### Task brief
Only one stretch of the data below is wanted: the lines from the one with "if (!i_reset_n) begin" through the one with "set_input_delay 1.56 -clock", repeated exactly.

*** Records Section Begins ***

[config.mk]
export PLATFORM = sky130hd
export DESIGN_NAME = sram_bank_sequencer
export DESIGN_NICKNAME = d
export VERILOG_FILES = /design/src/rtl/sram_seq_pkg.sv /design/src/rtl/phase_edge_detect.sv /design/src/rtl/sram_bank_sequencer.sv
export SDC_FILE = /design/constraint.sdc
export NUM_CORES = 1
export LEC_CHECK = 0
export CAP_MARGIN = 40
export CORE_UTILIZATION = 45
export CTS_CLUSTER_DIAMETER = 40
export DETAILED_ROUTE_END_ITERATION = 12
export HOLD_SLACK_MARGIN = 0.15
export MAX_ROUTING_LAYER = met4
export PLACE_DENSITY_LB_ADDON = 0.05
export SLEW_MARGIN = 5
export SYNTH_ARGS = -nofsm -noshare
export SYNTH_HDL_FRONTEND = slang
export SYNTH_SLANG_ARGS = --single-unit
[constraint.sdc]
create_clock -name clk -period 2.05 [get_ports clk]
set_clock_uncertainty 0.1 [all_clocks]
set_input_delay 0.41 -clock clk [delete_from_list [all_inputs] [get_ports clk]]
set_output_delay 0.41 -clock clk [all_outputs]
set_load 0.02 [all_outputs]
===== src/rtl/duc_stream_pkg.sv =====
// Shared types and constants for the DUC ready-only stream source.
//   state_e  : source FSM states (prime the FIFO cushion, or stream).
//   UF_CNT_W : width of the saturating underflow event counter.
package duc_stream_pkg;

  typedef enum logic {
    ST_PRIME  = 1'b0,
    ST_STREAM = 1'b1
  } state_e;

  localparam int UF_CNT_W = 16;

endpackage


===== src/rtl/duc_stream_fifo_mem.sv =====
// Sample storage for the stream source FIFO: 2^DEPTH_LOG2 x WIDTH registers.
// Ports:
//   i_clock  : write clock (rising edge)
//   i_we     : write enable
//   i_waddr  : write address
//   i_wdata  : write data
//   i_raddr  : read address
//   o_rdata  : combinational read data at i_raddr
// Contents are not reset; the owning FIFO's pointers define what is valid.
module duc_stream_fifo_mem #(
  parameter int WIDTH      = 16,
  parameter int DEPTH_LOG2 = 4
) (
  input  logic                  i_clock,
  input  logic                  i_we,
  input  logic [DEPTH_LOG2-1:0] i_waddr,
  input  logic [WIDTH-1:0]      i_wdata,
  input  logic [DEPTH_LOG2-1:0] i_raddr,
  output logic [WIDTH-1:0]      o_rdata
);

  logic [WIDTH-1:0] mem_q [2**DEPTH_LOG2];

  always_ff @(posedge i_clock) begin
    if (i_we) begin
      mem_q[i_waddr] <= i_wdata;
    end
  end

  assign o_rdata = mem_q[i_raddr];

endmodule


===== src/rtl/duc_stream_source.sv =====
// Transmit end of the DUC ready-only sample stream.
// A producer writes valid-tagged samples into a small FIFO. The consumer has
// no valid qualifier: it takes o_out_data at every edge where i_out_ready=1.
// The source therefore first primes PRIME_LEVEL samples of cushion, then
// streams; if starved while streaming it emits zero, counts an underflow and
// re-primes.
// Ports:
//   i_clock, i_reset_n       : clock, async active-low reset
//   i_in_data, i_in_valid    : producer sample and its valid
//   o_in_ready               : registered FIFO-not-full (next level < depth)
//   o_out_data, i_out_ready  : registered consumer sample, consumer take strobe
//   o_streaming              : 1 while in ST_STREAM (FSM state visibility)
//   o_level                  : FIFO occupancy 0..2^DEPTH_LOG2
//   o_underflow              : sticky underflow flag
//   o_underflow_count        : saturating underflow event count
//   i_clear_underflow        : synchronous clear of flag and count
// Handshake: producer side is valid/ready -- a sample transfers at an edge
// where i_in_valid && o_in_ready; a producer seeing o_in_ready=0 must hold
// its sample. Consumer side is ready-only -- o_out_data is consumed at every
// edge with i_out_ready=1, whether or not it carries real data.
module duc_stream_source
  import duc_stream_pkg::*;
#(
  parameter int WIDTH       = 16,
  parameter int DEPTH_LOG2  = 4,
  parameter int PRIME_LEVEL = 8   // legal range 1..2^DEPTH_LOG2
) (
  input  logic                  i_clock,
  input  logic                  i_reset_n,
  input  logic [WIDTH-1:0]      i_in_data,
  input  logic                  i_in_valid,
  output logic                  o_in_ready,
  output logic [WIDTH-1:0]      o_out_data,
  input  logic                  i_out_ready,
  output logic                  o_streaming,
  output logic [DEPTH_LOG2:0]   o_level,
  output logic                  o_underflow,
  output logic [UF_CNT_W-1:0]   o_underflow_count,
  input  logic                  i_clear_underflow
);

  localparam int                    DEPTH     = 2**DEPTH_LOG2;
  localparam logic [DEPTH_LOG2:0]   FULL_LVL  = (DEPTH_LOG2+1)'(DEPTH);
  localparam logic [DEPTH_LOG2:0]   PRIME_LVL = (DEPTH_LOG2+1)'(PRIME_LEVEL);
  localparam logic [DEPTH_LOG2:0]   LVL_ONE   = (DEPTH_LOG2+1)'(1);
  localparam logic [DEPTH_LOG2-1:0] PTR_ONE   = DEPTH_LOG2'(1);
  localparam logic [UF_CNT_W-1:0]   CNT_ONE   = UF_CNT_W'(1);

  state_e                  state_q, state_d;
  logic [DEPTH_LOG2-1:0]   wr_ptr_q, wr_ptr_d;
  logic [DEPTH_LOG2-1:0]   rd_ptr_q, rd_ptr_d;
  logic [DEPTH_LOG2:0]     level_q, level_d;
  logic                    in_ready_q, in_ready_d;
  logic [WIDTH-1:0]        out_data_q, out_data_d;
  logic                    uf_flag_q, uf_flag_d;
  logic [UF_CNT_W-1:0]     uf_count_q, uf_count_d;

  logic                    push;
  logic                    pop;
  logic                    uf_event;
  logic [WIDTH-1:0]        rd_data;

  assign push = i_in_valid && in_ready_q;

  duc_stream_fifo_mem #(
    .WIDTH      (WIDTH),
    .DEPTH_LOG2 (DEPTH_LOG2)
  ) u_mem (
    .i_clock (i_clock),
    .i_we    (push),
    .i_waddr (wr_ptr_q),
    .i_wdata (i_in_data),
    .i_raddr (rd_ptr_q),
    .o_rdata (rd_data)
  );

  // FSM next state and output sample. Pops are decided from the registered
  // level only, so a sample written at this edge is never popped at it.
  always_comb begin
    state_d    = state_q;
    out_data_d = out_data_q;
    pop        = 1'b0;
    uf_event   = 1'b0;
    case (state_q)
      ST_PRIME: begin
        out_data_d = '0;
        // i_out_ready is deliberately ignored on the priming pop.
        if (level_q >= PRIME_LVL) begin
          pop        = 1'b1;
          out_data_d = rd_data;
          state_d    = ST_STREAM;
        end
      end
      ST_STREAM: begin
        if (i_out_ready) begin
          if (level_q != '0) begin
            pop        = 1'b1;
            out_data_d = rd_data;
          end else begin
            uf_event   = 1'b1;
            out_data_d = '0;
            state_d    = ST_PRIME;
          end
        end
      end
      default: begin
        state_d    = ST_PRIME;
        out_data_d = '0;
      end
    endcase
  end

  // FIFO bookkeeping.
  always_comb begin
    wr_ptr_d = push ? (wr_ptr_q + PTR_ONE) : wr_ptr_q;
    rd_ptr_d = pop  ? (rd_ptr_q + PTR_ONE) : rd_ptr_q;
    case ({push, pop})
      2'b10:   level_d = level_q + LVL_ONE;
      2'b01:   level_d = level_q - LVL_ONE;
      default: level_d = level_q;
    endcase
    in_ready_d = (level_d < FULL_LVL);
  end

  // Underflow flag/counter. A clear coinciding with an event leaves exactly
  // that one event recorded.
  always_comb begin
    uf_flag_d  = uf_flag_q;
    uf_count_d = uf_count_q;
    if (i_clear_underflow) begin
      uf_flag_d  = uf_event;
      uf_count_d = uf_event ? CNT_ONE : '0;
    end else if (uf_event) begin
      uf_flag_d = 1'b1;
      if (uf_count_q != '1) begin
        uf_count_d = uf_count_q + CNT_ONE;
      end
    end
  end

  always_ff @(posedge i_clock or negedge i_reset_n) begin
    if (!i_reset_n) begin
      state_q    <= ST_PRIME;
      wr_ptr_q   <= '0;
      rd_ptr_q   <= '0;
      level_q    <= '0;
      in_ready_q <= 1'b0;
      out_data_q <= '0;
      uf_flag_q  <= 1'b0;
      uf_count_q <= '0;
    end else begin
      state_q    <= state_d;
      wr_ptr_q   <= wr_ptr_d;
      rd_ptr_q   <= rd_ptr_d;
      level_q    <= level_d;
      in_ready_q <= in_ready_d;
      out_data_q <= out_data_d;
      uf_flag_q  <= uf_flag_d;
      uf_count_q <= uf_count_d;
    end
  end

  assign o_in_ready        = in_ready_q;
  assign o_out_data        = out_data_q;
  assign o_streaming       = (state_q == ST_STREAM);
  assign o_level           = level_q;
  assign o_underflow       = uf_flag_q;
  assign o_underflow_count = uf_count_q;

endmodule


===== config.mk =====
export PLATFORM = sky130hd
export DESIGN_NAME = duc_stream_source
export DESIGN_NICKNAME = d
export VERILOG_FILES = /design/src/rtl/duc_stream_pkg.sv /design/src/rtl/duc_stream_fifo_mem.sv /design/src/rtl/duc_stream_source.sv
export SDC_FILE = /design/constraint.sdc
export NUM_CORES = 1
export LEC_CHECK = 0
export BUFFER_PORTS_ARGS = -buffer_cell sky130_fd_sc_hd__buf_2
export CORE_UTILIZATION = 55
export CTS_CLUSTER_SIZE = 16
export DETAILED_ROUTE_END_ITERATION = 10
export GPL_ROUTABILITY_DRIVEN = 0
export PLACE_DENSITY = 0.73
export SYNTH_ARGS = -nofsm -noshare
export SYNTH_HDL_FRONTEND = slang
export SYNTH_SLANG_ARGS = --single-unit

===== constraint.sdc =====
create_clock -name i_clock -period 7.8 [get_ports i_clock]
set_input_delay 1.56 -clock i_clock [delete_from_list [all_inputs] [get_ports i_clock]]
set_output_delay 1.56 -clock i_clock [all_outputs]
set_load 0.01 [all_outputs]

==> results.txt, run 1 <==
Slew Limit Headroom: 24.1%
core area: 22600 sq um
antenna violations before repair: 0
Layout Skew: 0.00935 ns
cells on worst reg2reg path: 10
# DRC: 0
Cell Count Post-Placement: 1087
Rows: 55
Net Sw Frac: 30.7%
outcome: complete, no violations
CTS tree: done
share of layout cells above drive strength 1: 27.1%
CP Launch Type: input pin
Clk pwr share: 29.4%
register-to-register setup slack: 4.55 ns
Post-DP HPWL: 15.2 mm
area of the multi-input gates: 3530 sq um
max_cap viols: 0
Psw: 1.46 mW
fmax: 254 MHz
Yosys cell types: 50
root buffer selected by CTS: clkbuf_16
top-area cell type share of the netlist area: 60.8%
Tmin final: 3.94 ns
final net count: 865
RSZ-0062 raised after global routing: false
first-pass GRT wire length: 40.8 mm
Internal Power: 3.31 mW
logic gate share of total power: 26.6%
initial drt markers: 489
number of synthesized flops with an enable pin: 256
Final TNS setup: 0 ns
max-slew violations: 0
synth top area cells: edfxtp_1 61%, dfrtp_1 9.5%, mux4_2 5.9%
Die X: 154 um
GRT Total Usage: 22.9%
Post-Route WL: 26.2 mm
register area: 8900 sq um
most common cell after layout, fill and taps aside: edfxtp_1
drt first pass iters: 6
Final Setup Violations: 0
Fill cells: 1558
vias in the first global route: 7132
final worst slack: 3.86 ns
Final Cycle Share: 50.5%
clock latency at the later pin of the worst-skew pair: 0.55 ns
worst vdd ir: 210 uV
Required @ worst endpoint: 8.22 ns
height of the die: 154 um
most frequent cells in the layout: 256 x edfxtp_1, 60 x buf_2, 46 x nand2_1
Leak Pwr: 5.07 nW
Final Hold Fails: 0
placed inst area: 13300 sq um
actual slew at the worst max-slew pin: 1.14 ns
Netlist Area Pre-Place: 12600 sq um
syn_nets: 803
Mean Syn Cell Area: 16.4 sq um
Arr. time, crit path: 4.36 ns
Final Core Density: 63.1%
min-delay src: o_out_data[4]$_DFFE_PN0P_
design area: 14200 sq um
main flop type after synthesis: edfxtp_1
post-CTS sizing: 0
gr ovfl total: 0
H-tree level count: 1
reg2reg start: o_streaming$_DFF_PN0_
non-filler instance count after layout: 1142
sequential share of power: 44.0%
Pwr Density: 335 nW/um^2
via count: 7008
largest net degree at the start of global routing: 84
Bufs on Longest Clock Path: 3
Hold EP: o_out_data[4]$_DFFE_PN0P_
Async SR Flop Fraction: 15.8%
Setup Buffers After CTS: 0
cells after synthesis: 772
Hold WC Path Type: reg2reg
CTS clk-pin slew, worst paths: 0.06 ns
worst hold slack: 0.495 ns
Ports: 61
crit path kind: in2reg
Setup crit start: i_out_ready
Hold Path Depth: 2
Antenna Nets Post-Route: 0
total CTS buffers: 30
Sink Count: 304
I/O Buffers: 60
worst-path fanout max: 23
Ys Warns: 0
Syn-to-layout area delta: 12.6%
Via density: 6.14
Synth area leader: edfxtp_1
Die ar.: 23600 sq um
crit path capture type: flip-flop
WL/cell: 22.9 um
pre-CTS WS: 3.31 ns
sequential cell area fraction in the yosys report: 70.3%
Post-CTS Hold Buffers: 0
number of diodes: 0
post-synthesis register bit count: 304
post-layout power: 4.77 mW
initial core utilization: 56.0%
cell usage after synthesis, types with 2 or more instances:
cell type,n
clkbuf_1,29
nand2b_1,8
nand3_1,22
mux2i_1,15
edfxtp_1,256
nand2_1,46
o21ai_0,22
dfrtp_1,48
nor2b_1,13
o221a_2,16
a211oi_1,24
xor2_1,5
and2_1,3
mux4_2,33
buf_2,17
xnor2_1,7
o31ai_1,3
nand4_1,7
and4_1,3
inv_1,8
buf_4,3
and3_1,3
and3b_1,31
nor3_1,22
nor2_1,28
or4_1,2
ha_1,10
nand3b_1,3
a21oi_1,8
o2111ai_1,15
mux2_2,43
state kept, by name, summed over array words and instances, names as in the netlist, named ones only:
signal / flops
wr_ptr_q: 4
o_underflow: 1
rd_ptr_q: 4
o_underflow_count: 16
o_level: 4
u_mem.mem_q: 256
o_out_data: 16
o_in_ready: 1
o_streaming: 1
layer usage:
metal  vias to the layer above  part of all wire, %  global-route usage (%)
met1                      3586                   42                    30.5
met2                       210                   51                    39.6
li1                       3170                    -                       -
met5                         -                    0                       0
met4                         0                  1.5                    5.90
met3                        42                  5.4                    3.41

*** Records Section Ends ***

### Answer box
    if (!i_reset_n) begin
      state_q    <= ST_PRIME;
      wr_ptr_q   <= '0;
      rd_ptr_q   <= '0;
      level_q    <= '0;
      in_ready_q <= 1'b0;
      out_data_q <= '0;
      uf_flag_q  <= 1'b0;
      uf_count_q <= '0;
    end else begin
      state_q    <= state_d;
      wr_ptr_q   <= wr_ptr_d;
      rd_ptr_q   <= rd_ptr_d;
      level_q    <= level_d;
      in_ready_q <= in_ready_d;
      out_data_q <= out_data_d;
      uf_flag_q  <= uf_flag_d;
      uf_count_q <= uf_count_d;
    end
  end

  assign o_in_ready        = in_ready_q;
  assign o_out_data        = out_data_q;
  assign o_streaming       = (state_q == ST_STREAM);
  assign o_level           = level_q;
  assign o_underflow       = uf_flag_q;
  assign o_underflow_count = uf_count_q;

endmodule


===== config.mk =====
export PLATFORM = sky130hd
export DESIGN_NAME = duc_stream_source
export DESIGN_NICKNAME = d
export VERILOG_FILES = /design/src/rtl/duc_stream_pkg.sv /design/src/rtl/duc_stream_fifo_mem.sv /design/src/rtl/duc_stream_source.sv
export SDC_FILE = /design/constraint.sdc
export NUM_CORES = 1
export LEC_CHECK = 0
export BUFFER_PORTS_ARGS = -buffer_cell sky130_fd_sc_hd__buf_2
export CORE_UTILIZATION = 55
export CTS_CLUSTER_SIZE = 16
export DETAILED_ROUTE_END_ITERATION = 10
export GPL_ROUTABILITY_DRIVEN = 0
export PLACE_DENSITY = 0.73
export SYNTH_ARGS = -nofsm -noshare
export SYNTH_HDL_FRONTEND = slang
export SYNTH_SLANG_ARGS = --single-unit

===== constraint.sdc =====
create_clock -name i_clock -period 7.8 [get_ports i_clock]
set_input_delay 1.56 -clock i_clock [delete_from_list [all_inputs] [get_ports i_clock]]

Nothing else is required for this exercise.